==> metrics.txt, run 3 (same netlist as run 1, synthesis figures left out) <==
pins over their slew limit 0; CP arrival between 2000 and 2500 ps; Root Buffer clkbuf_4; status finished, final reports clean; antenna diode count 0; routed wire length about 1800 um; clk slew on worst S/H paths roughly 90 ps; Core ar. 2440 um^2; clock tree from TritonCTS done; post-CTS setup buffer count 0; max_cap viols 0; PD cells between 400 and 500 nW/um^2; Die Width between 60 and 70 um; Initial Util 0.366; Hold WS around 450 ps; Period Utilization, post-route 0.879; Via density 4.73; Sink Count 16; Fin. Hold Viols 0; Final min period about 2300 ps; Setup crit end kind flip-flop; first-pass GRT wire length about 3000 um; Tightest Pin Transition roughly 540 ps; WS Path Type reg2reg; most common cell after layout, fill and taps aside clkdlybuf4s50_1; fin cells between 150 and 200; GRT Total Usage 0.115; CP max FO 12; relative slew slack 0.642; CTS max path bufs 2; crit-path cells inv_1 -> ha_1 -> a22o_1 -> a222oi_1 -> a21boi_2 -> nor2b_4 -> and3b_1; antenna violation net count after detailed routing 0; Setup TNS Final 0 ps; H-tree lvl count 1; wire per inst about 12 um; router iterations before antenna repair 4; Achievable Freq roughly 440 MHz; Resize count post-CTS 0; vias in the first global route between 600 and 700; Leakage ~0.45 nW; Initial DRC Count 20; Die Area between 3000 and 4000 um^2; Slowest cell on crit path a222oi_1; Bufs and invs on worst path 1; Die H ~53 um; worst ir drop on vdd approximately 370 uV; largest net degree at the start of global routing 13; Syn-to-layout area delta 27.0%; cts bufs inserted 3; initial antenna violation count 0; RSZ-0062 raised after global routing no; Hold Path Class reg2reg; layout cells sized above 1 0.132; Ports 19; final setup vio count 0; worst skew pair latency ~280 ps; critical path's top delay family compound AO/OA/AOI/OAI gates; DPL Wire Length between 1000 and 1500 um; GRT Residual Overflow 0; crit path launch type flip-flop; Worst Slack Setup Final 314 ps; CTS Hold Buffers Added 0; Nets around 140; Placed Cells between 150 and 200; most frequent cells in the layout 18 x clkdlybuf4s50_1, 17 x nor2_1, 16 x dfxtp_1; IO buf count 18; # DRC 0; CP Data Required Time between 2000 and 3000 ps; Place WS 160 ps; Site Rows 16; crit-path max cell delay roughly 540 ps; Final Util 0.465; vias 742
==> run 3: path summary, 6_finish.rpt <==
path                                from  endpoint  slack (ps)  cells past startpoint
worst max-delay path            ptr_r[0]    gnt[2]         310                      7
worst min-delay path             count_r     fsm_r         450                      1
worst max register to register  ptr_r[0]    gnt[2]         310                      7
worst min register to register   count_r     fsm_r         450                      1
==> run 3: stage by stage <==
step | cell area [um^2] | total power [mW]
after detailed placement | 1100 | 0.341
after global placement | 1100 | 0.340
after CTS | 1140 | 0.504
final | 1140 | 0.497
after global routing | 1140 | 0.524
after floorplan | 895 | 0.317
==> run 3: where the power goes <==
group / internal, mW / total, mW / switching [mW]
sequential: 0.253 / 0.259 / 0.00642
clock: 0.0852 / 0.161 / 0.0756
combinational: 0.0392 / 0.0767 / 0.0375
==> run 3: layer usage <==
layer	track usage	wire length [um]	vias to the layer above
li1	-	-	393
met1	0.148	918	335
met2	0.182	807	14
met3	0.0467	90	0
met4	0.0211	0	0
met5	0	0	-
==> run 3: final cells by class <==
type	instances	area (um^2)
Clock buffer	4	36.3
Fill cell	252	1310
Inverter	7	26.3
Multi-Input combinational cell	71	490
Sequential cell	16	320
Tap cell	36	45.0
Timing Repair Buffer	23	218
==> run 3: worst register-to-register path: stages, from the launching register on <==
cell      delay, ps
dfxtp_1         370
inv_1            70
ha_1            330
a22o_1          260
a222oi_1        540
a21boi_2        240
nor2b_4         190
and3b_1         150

··········

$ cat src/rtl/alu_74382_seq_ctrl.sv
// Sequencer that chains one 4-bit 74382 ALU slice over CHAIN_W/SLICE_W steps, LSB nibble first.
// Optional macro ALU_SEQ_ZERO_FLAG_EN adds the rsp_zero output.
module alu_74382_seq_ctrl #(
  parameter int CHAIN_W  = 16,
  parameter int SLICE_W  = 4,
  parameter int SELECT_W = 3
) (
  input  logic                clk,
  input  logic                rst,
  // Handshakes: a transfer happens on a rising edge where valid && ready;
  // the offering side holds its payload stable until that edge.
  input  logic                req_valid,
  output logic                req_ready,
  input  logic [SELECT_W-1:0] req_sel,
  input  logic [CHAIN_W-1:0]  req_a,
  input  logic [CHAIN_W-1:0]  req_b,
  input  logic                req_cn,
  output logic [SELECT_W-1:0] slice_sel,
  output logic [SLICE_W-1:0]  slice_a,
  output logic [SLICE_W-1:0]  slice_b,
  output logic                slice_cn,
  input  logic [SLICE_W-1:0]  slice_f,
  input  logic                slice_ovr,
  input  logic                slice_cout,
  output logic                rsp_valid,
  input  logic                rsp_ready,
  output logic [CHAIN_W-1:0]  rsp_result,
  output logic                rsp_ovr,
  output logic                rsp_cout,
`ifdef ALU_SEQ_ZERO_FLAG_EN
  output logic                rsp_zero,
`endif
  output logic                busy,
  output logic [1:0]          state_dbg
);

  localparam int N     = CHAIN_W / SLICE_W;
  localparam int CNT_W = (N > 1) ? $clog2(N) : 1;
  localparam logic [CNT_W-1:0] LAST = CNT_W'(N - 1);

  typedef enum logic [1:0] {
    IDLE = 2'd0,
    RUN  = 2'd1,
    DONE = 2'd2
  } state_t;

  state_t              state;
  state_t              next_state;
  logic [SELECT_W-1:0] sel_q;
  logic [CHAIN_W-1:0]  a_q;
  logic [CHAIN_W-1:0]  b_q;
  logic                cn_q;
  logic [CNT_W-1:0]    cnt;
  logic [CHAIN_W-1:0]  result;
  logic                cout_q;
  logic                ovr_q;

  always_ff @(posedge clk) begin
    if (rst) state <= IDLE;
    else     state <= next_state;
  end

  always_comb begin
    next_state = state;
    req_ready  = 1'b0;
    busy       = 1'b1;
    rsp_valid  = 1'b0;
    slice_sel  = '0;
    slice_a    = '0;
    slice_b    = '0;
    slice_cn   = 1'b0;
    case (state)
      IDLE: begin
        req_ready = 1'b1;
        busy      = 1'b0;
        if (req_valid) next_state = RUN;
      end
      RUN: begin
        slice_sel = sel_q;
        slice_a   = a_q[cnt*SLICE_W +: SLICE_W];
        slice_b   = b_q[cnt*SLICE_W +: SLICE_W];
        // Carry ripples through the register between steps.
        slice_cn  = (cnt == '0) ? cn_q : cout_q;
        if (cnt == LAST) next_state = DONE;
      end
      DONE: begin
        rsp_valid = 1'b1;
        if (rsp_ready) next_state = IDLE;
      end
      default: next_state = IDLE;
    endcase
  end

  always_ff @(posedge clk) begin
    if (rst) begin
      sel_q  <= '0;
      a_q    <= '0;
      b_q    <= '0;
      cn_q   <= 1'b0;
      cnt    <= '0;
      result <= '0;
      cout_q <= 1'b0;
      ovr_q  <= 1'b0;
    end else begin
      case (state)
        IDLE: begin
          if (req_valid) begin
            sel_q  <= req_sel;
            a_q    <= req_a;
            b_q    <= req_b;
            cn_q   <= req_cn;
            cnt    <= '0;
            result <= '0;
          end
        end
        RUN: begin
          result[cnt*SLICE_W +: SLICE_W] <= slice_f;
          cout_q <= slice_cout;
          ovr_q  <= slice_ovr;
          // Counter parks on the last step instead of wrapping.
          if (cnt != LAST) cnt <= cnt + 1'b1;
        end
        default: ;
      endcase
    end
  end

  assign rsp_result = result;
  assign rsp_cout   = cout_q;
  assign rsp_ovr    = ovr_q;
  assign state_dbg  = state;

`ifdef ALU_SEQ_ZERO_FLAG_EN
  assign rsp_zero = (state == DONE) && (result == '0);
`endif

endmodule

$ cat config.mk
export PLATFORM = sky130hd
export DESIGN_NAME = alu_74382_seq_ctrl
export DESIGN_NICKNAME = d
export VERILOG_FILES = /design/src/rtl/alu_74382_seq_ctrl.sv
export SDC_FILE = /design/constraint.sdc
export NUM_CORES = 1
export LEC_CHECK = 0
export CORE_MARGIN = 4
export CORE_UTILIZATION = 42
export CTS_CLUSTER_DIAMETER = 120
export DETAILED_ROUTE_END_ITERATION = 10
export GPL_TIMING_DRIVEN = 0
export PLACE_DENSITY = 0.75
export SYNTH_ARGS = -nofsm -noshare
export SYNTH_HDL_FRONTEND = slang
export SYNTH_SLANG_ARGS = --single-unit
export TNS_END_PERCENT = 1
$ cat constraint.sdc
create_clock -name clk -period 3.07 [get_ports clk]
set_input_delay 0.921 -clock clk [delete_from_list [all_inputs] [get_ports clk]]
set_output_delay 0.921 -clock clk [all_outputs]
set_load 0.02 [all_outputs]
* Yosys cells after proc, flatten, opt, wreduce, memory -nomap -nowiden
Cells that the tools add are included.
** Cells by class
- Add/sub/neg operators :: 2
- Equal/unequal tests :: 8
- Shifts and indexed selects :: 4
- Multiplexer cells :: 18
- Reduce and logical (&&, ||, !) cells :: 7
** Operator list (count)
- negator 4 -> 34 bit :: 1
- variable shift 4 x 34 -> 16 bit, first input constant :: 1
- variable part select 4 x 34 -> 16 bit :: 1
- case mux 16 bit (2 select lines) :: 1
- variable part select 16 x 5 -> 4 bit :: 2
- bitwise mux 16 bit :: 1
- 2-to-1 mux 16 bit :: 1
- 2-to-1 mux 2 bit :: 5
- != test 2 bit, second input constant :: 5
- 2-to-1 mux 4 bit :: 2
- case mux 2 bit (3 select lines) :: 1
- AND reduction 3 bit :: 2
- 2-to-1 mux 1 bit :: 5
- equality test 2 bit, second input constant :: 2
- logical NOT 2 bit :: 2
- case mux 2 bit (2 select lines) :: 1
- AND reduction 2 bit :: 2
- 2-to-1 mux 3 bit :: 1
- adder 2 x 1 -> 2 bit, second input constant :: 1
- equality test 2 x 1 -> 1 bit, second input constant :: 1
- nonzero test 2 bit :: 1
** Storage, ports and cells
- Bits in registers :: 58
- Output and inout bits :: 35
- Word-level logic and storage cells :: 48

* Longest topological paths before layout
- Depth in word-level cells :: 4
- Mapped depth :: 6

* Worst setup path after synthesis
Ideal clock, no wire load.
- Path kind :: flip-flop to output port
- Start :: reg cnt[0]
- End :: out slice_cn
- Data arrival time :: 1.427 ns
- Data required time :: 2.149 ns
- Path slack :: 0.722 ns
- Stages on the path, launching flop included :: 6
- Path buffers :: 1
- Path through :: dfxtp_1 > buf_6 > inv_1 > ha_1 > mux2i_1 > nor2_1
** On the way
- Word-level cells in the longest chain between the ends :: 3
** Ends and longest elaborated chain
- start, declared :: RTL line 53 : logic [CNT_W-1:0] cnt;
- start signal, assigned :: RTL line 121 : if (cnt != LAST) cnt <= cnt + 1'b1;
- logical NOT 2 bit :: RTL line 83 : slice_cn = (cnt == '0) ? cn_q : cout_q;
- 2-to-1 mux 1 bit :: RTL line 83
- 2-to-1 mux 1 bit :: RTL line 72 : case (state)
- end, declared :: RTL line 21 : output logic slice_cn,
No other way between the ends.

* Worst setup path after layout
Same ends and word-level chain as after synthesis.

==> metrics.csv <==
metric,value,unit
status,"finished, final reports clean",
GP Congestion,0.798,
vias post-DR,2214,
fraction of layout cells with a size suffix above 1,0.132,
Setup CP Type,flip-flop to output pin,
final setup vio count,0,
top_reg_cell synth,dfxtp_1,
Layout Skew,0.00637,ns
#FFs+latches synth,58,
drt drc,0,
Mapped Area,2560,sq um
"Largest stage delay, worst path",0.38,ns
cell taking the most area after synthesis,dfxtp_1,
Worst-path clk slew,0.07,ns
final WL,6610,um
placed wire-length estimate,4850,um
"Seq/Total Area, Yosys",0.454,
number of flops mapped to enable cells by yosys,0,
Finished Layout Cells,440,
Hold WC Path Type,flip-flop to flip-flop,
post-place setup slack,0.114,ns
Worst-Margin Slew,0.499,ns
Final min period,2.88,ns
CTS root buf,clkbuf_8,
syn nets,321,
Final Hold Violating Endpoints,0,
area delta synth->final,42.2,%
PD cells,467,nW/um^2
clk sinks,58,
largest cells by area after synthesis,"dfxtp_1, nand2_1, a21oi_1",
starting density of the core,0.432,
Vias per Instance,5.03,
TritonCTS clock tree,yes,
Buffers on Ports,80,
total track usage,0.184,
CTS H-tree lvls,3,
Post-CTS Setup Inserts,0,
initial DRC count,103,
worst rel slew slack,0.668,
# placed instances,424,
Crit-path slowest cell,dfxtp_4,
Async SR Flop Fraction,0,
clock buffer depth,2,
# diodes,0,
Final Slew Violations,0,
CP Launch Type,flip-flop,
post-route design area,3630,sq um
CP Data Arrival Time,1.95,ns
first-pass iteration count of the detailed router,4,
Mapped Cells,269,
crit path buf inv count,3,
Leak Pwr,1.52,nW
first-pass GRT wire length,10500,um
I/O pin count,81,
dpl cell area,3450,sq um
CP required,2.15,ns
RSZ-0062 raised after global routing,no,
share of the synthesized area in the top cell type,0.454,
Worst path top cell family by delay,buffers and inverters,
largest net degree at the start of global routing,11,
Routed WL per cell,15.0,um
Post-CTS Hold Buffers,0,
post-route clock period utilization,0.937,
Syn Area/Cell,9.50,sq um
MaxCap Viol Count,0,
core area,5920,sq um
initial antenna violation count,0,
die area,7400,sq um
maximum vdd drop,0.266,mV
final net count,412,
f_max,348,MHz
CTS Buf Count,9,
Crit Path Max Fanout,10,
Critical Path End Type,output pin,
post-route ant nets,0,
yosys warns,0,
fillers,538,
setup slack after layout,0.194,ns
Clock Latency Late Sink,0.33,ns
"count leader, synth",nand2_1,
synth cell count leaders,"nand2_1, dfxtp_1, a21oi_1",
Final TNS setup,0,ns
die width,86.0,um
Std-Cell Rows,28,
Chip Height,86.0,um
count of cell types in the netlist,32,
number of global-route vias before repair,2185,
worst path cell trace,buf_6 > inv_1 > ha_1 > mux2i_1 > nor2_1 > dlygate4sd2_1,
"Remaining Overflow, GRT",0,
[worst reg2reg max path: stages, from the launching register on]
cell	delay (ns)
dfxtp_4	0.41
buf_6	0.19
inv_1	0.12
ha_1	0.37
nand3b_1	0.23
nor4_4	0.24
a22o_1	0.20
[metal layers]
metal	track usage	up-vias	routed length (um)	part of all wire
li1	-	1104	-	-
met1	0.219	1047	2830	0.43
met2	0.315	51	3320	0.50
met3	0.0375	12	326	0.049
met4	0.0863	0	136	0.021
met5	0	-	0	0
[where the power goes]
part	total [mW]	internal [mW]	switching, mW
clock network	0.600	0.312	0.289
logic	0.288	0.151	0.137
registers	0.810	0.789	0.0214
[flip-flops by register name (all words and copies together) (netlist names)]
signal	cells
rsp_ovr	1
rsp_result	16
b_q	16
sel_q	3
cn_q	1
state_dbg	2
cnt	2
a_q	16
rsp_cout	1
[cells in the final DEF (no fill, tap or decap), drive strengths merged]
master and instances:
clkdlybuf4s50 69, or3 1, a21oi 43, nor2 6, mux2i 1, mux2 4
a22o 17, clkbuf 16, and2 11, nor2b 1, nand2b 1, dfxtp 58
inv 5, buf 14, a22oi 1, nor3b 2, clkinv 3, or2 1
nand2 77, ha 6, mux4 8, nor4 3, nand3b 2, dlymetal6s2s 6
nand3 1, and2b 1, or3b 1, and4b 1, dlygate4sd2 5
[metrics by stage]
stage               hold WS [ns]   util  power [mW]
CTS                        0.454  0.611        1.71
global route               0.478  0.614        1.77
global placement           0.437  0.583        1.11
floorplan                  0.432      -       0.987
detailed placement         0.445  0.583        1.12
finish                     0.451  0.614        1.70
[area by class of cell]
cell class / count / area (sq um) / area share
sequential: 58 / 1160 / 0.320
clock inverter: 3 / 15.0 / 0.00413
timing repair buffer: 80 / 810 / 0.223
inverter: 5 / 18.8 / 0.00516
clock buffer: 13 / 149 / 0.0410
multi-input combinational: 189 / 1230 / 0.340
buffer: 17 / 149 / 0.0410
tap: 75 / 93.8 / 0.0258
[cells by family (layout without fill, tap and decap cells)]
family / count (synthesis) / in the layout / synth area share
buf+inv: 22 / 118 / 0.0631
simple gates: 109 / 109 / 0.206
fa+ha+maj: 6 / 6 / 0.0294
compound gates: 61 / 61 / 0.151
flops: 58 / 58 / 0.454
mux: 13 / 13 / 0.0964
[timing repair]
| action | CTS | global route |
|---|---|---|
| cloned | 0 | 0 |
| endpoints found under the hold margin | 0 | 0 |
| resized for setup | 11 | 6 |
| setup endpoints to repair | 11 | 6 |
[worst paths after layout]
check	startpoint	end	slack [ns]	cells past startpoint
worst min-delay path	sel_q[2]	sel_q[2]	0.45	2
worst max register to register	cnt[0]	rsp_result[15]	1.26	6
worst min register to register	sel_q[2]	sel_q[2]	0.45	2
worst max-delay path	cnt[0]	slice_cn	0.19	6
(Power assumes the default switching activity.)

··········

Problem details:
Your task is to transcribe, with no changes, only the lines of the listing above that lie between the line holding "step | cell area [um^2] | total power [mW]" and the line holding "run 3: final", inclusive.

Exercise result:
step | cell area [um^2] | total power [mW]
after detailed placement | 1100 | 0.341
after global placement | 1100 | 0.340
after CTS | 1140 | 0.504
final | 1140 | 0.497
after global routing | 1140 | 0.524
after floorplan | 895 | 0.317
==> run 3: where the power goes <==
group / internal, mW / total, mW / switching [mW]
sequential: 0.253 / 0.259 / 0.00642
clock: 0.0852 / 0.161 / 0.0756
combinational: 0.0392 / 0.0767 / 0.0375
==> run 3: layer usage <==
layer	track usage	wire length [um]	vias to the layer above
li1	-	-	393
met1	0.148	918	335
met2	0.182	807	14
met3	0.0467	90	0
met4	0.0211	0	0
met5	0	0	-
==> run 3: final cells by class <==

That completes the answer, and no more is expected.